◆ **Work to be completed**
Which lines in the data below contain the word "microns"? Copy each of them.

------ Available records

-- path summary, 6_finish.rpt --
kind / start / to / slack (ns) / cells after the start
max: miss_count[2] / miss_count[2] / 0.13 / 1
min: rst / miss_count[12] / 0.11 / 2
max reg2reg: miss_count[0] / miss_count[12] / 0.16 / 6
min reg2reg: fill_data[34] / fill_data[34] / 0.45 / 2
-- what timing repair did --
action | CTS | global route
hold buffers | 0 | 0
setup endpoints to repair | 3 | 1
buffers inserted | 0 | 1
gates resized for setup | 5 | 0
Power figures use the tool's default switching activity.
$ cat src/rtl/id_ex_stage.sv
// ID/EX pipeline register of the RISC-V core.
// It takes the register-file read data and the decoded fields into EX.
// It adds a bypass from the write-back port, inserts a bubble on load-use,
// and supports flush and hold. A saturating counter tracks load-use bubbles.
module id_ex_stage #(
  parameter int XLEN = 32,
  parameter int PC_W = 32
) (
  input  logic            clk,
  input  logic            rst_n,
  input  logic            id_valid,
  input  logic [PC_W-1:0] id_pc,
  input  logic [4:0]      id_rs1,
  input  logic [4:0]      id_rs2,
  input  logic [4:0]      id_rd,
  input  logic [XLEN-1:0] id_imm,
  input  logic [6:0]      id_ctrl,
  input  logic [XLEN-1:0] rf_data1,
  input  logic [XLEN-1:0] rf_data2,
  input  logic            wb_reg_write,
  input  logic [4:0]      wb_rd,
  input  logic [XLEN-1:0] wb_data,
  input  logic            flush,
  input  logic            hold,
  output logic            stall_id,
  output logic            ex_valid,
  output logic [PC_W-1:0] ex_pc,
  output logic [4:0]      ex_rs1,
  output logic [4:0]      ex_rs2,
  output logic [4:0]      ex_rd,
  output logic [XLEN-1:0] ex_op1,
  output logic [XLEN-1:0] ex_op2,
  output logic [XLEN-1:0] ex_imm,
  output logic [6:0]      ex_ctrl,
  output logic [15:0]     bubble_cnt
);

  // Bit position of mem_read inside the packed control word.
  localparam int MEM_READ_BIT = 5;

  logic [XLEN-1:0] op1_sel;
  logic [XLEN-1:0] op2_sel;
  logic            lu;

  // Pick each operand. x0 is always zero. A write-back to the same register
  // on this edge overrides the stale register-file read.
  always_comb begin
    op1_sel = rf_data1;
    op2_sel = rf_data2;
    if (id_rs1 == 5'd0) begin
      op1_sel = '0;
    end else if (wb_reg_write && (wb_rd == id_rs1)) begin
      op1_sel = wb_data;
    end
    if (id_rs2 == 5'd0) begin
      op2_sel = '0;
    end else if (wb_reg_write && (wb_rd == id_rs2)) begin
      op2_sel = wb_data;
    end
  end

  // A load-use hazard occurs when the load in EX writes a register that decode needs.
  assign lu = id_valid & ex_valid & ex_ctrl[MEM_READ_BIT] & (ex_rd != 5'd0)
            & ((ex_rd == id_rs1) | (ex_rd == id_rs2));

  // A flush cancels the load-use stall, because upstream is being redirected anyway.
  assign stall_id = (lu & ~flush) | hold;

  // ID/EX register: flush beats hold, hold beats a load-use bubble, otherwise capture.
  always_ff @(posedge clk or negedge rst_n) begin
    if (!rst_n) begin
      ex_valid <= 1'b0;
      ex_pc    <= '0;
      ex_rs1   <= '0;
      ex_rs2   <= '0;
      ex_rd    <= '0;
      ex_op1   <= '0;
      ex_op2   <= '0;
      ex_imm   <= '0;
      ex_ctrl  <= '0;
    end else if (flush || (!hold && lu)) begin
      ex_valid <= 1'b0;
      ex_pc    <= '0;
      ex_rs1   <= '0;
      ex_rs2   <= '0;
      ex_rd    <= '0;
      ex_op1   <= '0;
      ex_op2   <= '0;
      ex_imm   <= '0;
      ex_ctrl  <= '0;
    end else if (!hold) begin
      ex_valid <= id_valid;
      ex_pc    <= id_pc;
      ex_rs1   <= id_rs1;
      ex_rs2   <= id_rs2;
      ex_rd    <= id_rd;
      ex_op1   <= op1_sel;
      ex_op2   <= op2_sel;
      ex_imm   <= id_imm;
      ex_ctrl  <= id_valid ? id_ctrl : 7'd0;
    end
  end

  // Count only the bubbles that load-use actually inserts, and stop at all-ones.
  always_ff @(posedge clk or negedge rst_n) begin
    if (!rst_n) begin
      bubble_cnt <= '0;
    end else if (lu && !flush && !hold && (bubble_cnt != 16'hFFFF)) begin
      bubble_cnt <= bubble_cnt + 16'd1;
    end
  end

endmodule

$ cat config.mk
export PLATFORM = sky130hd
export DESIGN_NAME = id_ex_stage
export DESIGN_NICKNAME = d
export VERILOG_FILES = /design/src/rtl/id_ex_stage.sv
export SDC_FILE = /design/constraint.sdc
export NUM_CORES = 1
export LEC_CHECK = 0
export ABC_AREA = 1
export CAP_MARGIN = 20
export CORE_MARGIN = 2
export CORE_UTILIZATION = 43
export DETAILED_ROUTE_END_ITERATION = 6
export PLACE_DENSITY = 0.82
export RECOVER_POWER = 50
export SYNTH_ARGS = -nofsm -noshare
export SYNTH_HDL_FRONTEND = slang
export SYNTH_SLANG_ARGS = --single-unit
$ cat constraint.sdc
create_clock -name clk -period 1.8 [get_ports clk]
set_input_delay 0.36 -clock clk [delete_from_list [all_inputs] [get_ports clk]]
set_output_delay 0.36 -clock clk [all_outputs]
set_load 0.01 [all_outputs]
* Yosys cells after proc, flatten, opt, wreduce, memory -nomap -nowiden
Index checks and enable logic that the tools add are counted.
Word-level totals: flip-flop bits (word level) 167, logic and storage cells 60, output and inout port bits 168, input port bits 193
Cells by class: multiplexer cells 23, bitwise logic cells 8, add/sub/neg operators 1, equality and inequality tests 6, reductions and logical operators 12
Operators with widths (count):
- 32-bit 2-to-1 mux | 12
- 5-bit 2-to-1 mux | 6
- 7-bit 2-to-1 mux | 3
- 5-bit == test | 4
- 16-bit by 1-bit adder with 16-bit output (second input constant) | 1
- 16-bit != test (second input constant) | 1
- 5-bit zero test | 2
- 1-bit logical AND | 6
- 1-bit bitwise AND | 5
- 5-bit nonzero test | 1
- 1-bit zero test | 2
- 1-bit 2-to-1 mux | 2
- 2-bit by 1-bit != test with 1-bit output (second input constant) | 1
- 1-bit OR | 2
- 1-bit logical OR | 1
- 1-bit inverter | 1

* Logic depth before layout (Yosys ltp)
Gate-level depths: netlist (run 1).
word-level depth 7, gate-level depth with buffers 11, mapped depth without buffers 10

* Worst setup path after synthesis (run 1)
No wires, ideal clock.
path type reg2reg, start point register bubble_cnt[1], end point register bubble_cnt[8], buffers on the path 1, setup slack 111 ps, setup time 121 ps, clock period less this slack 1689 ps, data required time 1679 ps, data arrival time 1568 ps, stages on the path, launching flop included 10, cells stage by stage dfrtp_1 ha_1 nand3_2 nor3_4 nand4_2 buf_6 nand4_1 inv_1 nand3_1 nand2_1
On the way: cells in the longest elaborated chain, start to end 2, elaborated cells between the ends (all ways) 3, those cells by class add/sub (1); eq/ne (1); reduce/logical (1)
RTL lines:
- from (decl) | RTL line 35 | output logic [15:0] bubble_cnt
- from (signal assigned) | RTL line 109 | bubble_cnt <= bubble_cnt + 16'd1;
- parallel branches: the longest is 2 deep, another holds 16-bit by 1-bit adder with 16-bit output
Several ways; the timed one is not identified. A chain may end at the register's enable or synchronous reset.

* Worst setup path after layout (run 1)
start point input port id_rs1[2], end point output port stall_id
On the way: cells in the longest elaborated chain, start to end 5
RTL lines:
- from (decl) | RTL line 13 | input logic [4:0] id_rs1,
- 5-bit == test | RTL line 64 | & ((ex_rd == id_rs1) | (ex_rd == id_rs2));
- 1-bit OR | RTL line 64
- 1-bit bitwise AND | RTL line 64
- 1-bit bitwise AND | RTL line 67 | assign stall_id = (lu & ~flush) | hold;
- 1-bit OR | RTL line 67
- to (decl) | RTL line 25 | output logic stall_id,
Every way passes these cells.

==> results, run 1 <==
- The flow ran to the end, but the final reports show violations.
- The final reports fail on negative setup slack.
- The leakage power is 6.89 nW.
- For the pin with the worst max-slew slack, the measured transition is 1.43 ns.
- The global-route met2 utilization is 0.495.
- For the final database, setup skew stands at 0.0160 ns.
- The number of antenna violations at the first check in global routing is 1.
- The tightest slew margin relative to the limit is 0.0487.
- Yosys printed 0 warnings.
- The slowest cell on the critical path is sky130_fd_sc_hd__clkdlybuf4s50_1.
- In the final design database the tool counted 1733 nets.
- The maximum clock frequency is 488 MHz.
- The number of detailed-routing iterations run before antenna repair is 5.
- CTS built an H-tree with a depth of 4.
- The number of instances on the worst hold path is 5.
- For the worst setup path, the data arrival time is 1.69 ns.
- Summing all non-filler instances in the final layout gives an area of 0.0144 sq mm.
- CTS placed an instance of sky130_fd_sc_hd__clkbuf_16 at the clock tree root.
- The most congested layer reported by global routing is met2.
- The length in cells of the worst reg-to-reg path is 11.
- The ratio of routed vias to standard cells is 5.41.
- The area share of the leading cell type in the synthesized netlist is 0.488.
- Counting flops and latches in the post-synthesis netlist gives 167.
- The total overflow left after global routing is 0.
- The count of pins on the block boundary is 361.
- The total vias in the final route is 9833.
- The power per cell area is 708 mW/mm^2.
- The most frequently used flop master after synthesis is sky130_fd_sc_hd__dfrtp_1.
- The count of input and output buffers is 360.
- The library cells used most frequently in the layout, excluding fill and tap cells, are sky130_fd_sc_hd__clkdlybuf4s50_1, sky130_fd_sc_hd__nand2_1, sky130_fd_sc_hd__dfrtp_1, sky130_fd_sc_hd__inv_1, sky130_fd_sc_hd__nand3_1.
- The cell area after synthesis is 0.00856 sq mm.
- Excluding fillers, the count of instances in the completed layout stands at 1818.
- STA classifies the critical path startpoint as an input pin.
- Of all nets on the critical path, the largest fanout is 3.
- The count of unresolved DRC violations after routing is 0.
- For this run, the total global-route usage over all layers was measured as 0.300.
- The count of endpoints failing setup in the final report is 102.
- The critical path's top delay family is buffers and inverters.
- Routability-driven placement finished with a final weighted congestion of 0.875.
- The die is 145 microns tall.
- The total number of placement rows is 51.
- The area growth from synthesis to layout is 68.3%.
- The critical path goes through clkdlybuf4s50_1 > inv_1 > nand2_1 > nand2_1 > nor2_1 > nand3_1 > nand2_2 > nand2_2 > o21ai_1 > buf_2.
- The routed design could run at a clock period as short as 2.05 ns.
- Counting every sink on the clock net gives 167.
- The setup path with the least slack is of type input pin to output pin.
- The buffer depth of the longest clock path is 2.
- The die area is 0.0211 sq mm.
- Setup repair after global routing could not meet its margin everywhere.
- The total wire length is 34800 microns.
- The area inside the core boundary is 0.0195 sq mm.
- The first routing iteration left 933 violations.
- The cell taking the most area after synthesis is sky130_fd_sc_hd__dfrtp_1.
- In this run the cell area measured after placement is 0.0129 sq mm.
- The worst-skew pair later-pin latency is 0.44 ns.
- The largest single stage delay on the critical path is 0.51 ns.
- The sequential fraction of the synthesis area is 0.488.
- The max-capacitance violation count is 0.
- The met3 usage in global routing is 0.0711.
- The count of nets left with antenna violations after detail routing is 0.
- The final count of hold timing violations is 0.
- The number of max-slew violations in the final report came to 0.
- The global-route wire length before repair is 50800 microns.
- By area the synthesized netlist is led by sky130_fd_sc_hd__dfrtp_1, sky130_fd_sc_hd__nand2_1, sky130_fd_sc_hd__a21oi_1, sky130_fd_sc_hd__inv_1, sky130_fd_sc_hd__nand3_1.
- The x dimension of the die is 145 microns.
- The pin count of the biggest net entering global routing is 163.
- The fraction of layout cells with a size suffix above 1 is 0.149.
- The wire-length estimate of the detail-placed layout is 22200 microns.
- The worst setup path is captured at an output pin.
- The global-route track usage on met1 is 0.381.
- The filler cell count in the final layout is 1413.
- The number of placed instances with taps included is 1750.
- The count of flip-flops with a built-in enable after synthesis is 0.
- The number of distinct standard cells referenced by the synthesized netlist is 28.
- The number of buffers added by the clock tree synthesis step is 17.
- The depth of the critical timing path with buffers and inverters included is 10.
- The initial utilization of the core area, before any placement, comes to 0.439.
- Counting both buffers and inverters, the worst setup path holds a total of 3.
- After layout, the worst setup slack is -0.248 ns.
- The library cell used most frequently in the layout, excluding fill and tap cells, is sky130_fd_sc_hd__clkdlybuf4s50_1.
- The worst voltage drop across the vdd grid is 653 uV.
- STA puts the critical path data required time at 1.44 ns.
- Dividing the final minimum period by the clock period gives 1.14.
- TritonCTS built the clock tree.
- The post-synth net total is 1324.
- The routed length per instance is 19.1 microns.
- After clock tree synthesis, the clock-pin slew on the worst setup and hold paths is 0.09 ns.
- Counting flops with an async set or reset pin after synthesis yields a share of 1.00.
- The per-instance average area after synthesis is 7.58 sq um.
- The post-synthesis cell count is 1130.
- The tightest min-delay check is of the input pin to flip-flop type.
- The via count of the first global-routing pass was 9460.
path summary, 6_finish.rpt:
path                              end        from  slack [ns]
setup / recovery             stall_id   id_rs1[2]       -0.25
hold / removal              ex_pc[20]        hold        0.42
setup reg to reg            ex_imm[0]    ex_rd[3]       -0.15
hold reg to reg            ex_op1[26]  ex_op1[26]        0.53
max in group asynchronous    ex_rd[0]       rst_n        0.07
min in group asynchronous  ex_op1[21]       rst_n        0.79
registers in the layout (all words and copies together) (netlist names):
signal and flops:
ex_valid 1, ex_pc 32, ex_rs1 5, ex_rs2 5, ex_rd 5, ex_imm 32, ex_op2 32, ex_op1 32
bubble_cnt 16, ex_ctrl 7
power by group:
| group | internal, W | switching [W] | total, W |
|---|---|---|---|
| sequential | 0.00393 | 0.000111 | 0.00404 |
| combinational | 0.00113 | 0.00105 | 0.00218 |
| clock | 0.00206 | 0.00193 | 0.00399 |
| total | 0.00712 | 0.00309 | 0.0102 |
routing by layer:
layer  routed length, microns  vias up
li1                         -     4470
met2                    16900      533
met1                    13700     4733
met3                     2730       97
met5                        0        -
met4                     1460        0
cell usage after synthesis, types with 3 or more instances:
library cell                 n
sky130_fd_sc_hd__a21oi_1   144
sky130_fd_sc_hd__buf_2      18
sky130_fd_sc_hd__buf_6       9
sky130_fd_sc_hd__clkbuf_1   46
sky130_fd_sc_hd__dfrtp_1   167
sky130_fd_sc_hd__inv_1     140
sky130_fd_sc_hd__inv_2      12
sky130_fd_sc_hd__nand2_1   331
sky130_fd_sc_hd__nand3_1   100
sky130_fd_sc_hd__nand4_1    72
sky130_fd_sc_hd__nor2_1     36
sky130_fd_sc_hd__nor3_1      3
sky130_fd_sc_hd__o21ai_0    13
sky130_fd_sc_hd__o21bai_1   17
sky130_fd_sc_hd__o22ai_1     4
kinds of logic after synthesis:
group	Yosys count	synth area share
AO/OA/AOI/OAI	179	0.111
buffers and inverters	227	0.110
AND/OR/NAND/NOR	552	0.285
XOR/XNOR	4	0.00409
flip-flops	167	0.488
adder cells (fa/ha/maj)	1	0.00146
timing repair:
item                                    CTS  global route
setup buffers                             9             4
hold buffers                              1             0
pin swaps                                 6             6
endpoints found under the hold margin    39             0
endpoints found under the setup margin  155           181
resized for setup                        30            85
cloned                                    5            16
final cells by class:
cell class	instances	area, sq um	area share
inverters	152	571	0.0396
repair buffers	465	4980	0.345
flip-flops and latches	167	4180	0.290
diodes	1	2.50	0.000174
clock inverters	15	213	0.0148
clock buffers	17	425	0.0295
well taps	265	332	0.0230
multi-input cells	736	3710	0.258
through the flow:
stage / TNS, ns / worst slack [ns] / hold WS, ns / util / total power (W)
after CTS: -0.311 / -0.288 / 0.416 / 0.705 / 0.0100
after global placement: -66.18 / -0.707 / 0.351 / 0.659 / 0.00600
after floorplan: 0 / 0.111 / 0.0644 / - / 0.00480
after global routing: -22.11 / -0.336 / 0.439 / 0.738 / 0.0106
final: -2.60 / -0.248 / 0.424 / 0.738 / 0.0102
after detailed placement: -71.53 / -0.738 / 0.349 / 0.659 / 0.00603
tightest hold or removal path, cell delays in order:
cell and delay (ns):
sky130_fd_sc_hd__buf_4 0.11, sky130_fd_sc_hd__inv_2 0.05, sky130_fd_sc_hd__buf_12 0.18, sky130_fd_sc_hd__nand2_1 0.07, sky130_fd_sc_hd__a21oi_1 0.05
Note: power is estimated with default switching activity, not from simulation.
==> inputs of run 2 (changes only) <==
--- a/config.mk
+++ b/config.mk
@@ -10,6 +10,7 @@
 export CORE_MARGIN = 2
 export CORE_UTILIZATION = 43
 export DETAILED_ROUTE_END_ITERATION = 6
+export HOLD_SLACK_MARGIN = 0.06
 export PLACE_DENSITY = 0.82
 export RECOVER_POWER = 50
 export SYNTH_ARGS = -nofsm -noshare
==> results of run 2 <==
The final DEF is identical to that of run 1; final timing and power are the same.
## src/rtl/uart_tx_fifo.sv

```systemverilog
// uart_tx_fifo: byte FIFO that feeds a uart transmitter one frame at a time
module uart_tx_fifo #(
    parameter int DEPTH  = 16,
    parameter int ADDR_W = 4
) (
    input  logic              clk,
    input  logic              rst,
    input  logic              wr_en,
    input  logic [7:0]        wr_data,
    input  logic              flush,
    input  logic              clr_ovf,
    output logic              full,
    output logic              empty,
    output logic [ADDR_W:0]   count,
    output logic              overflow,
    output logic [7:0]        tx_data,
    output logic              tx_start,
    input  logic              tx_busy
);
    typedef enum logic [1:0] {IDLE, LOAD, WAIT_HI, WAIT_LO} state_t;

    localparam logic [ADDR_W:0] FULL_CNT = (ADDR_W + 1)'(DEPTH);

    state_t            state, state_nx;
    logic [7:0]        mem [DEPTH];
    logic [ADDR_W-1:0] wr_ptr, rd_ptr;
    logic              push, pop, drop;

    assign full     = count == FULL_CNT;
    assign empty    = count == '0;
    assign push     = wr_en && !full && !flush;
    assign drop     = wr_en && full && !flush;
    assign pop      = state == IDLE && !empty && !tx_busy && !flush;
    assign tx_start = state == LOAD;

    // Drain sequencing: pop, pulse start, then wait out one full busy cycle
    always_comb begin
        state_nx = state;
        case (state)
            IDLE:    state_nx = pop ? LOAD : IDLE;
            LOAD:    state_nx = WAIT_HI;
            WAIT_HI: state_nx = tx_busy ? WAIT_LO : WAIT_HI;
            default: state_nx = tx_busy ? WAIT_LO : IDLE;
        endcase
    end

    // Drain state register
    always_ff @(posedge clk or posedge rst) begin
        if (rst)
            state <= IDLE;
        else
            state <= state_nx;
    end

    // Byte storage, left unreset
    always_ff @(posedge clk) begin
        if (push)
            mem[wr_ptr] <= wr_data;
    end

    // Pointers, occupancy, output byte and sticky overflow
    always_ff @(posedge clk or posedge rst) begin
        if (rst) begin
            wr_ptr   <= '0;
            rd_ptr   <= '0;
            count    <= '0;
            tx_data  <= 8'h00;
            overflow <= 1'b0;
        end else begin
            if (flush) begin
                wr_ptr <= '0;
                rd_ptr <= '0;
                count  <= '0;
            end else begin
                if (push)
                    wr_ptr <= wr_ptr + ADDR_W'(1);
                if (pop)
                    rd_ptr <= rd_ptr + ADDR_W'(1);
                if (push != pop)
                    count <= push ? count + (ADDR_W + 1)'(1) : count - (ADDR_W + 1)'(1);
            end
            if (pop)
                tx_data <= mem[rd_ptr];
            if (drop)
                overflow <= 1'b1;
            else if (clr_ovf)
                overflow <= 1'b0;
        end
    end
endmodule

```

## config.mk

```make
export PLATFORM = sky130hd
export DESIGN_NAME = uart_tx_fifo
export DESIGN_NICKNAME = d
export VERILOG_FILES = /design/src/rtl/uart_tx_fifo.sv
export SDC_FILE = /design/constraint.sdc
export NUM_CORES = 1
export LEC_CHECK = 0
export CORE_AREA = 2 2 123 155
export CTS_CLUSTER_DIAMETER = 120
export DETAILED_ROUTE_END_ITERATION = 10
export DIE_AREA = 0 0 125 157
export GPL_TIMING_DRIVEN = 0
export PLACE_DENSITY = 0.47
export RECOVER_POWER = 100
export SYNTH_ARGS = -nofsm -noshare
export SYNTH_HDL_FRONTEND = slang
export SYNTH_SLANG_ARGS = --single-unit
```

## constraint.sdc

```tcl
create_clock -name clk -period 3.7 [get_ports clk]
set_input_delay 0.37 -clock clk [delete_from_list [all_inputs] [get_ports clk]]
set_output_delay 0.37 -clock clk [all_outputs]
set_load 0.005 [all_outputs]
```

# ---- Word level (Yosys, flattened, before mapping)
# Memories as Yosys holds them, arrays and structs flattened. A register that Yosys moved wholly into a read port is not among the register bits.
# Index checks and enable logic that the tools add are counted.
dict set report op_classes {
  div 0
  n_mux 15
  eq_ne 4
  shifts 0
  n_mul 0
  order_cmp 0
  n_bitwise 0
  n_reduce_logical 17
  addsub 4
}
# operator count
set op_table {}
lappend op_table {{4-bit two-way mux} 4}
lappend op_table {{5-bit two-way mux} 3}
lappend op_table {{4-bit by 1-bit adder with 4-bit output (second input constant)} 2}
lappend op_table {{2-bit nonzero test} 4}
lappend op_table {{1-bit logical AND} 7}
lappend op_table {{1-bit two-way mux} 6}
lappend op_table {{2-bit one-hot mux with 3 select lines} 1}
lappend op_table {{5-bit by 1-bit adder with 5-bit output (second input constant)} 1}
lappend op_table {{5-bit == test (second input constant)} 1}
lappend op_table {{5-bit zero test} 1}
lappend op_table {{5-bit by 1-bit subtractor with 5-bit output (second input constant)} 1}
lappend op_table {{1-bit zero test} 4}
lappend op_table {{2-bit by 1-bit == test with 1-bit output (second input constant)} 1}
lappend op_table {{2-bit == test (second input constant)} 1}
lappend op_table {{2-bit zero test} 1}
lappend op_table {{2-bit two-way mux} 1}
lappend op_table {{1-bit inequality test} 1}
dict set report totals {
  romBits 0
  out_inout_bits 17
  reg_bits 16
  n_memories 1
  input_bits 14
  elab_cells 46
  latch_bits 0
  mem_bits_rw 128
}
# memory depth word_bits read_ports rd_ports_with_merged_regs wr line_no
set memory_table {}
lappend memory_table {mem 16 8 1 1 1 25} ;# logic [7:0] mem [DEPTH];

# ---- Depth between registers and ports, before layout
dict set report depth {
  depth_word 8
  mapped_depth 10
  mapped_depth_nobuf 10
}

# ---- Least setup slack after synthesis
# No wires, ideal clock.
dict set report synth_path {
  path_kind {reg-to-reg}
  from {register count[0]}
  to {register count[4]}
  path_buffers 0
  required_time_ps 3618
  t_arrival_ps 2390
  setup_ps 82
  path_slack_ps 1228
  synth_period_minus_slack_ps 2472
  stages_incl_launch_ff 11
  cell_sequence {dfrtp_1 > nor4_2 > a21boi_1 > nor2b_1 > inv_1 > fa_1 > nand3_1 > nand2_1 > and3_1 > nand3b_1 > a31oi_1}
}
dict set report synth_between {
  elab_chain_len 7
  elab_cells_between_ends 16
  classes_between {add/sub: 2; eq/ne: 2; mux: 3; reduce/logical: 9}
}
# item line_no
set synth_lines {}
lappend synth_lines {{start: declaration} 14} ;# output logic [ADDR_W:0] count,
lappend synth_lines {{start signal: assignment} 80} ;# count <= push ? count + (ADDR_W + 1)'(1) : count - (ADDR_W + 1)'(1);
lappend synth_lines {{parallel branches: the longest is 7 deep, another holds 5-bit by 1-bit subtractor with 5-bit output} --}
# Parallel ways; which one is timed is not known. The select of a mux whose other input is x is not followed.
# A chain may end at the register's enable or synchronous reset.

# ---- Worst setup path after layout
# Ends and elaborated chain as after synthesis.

------------

◆ **Result of the task**
- The die is 145 microns tall.
- The total wire length is 34800 microns.
- The global-route wire length before repair is 50800 microns.
- The x dimension of the die is 145 microns.
- The wire-length estimate of the detail-placed layout is 22200 microns.
- The routed length per instance is 19.1 microns.
layer  routed length, microns  vias up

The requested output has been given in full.